### EXERCISE GOAL
From the first line of the records through the line containing "routing by layer", retype every line exactly and nothing else.

[Opening RECORDS section]

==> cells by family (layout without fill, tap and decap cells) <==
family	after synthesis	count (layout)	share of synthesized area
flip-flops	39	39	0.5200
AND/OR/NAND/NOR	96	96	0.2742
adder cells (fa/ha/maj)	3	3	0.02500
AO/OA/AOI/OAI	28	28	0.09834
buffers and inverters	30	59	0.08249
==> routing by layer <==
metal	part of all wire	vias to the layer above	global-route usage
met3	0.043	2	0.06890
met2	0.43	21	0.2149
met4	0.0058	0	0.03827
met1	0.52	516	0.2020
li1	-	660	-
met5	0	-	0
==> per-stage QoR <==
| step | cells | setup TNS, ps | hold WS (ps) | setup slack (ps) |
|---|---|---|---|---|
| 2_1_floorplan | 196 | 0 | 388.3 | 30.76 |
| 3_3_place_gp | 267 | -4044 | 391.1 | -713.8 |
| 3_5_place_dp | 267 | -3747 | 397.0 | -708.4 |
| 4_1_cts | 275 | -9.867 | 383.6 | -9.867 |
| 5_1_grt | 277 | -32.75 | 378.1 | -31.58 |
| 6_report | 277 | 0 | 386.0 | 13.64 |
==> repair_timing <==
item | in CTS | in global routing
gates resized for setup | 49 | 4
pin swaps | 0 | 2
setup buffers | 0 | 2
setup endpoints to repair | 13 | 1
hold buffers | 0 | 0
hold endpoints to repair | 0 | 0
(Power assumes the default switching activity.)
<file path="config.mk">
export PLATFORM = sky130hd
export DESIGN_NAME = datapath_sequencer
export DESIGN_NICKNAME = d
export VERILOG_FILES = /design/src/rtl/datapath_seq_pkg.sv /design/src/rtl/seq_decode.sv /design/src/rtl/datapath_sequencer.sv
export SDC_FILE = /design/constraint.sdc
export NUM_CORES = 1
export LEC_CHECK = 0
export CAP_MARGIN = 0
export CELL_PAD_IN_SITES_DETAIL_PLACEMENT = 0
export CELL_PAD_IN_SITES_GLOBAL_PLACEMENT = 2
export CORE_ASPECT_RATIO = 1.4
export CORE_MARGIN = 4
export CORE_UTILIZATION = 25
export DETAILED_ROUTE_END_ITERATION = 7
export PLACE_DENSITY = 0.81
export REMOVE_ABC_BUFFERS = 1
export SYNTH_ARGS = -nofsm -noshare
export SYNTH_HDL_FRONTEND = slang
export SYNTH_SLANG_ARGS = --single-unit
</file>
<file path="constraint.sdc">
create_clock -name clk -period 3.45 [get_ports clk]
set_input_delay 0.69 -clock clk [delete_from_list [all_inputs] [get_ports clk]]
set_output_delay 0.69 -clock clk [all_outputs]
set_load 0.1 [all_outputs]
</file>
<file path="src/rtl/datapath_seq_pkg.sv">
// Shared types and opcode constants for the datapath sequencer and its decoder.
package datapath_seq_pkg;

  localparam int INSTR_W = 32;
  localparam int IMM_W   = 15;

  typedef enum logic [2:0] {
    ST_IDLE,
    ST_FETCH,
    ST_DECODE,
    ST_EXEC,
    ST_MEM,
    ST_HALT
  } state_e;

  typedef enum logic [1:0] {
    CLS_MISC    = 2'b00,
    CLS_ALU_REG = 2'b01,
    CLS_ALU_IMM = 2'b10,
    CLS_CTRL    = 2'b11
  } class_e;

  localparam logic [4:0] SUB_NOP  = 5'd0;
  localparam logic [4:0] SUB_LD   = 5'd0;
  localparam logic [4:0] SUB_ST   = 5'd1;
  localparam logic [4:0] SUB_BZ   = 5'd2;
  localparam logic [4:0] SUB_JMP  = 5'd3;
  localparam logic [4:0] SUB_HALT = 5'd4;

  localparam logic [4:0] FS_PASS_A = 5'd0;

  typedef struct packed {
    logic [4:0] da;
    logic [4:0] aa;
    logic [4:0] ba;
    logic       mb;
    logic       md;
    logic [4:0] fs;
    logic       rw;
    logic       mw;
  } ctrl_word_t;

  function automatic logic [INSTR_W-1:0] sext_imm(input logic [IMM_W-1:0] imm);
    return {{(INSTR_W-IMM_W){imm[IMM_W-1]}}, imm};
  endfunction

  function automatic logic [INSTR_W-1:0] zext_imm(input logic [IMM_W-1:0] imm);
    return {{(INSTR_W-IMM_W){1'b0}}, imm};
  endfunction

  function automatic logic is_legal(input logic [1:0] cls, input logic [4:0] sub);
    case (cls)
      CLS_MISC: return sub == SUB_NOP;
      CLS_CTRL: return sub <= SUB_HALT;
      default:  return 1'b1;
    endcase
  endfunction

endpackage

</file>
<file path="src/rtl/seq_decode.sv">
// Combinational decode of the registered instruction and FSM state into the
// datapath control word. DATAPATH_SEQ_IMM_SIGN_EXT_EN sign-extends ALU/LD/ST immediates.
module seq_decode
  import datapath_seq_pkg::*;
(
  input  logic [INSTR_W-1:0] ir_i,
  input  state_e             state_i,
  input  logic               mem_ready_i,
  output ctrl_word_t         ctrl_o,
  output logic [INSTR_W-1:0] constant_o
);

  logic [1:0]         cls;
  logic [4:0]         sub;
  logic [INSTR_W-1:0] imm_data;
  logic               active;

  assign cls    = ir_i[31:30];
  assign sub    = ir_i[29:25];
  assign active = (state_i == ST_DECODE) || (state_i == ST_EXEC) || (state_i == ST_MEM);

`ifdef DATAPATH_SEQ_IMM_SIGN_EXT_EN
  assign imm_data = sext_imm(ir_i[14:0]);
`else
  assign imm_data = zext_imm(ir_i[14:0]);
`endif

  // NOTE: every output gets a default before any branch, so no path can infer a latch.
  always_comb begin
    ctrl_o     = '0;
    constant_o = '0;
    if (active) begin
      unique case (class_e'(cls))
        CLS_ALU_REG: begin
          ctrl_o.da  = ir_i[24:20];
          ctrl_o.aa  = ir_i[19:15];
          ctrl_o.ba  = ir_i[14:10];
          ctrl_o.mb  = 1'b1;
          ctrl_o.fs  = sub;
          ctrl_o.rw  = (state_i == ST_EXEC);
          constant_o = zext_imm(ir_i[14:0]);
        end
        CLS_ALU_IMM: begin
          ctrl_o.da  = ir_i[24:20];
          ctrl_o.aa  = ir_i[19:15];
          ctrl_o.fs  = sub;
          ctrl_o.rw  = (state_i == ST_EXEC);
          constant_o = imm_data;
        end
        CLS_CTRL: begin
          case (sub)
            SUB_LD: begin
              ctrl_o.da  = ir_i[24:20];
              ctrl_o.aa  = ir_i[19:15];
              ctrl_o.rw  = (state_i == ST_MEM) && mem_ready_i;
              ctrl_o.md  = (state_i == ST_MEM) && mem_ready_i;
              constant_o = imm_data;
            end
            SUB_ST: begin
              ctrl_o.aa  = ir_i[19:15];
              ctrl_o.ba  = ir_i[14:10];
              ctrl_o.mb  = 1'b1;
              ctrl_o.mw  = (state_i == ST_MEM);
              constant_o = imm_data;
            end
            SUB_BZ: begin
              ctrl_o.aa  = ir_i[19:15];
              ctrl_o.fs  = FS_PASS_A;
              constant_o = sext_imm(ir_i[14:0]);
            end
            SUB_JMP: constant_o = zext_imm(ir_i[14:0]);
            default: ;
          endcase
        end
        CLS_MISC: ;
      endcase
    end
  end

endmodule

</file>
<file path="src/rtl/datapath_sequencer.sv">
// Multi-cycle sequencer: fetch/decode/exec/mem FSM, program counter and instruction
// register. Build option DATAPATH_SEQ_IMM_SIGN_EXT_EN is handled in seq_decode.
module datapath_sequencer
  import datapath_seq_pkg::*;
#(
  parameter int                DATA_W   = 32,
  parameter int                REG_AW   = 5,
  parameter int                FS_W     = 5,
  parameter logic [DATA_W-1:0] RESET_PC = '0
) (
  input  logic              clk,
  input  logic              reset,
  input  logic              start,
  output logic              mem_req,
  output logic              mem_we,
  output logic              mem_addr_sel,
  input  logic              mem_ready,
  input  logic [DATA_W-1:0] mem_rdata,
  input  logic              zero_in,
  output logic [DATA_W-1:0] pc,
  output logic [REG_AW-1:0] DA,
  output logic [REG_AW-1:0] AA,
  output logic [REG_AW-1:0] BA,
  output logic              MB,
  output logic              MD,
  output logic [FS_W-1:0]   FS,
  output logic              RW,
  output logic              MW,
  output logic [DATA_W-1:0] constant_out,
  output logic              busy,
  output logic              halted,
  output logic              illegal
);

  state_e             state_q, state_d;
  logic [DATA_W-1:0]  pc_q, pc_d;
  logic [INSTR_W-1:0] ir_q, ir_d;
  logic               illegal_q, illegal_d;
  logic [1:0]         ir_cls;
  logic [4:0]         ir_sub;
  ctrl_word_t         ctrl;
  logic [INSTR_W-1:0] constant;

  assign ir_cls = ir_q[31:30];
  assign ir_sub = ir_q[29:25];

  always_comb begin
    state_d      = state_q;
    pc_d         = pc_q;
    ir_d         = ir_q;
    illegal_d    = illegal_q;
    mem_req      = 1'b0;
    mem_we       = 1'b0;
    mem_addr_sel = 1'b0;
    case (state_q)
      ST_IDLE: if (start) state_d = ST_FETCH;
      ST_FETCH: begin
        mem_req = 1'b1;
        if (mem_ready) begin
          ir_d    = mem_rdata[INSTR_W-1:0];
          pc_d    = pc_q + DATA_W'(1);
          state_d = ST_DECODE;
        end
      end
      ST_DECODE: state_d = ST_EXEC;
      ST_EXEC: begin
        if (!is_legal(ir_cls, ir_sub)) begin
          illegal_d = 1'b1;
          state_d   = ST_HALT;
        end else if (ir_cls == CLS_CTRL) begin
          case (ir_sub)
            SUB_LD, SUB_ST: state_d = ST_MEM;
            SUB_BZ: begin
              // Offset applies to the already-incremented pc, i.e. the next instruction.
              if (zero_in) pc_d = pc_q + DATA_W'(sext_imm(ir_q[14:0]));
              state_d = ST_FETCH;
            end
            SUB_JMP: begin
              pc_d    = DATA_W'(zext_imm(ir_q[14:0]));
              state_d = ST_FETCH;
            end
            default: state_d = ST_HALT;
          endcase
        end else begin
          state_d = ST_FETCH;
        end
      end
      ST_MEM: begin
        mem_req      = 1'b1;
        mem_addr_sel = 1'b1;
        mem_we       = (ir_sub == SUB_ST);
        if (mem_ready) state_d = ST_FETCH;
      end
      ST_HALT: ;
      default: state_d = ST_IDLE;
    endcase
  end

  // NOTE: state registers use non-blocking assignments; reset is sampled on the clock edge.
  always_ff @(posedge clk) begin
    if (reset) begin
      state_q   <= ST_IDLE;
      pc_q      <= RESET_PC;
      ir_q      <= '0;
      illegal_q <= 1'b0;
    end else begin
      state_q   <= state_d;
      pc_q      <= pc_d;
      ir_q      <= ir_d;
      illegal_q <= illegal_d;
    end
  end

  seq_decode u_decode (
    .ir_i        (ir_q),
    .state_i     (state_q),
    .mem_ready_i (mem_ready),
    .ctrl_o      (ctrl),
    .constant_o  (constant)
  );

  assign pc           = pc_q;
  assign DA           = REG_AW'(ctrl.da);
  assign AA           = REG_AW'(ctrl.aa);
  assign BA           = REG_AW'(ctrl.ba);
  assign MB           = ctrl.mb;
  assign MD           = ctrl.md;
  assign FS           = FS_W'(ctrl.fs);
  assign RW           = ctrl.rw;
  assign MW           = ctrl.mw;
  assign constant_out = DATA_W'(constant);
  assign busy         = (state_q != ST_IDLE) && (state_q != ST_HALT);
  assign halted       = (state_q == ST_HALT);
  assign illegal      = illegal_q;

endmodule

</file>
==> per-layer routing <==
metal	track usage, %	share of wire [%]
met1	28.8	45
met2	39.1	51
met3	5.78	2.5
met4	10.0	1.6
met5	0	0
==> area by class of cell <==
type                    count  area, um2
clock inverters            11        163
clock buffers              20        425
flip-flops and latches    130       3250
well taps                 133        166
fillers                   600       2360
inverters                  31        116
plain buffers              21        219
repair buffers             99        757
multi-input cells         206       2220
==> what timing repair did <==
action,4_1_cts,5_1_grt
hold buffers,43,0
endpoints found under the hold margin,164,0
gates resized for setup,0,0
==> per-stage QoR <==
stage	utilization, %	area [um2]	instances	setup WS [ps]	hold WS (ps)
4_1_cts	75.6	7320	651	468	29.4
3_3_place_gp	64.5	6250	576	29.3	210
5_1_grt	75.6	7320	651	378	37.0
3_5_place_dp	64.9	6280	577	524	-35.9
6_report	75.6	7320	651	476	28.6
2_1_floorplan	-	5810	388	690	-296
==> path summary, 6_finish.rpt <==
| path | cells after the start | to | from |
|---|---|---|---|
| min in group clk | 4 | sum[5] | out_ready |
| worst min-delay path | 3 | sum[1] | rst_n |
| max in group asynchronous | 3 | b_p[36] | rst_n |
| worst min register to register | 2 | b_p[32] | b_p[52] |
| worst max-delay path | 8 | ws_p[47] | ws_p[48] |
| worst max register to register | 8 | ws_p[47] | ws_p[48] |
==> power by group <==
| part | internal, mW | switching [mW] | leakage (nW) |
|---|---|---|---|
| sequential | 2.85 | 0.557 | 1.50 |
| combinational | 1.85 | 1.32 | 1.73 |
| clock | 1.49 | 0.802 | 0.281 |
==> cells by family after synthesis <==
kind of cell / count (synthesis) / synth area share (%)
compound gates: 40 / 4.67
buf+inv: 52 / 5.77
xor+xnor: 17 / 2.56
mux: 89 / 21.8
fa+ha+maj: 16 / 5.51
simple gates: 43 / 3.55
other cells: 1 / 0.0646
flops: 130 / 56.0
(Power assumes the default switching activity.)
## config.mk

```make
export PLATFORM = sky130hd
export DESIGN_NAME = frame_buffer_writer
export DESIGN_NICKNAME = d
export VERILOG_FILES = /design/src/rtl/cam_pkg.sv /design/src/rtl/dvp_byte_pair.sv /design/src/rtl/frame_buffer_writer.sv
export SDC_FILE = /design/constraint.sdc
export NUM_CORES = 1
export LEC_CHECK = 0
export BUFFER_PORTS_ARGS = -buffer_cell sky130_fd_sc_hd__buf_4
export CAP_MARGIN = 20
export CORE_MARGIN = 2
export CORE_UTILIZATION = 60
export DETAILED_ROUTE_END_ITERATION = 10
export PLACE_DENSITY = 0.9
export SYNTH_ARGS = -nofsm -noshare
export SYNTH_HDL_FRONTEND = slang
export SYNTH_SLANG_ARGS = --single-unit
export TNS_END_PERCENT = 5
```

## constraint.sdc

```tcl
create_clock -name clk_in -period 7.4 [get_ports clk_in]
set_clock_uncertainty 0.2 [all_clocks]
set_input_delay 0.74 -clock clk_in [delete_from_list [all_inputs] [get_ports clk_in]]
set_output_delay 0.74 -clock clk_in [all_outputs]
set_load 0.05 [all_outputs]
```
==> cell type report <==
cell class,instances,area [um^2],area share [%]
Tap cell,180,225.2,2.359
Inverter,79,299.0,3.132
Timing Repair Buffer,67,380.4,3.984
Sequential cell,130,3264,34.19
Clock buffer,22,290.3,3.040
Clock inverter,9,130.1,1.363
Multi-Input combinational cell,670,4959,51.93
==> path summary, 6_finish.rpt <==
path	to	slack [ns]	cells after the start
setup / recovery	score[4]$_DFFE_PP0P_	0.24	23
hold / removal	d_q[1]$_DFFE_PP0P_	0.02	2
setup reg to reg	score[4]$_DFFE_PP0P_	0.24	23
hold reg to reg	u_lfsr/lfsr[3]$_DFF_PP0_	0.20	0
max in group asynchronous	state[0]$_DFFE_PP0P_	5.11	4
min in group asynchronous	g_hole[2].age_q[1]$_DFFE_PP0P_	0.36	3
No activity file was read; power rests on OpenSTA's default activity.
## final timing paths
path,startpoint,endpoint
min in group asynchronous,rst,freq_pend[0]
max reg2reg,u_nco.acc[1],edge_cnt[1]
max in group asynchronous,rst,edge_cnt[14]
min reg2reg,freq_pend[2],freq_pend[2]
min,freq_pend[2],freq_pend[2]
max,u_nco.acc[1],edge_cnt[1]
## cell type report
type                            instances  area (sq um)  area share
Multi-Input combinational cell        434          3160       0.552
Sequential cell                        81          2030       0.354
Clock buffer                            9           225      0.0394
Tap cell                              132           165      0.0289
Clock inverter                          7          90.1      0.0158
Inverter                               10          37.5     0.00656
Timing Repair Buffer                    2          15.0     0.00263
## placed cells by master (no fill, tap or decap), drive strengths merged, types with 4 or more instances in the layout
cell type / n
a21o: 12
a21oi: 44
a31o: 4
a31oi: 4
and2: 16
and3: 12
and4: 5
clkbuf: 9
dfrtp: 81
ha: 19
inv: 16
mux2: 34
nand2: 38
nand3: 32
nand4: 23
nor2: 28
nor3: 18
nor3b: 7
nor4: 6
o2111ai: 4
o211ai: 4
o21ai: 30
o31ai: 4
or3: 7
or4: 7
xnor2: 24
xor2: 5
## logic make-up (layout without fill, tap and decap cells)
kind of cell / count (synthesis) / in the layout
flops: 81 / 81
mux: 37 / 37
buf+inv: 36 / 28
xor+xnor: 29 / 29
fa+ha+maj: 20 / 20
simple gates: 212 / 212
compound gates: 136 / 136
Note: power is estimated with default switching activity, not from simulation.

[Closing RECORDS section]

### RESPONSE TO THIS EXERCISE
==> cells by family (layout without fill, tap and decap cells) <==
family	after synthesis	count (layout)	share of synthesized area
flip-flops	39	39	0.5200
AND/OR/NAND/NOR	96	96	0.2742
adder cells (fa/ha/maj)	3	3	0.02500
AO/OA/AOI/OAI	28	28	0.09834
buffers and inverters	30	59	0.08249
==> routing by layer <==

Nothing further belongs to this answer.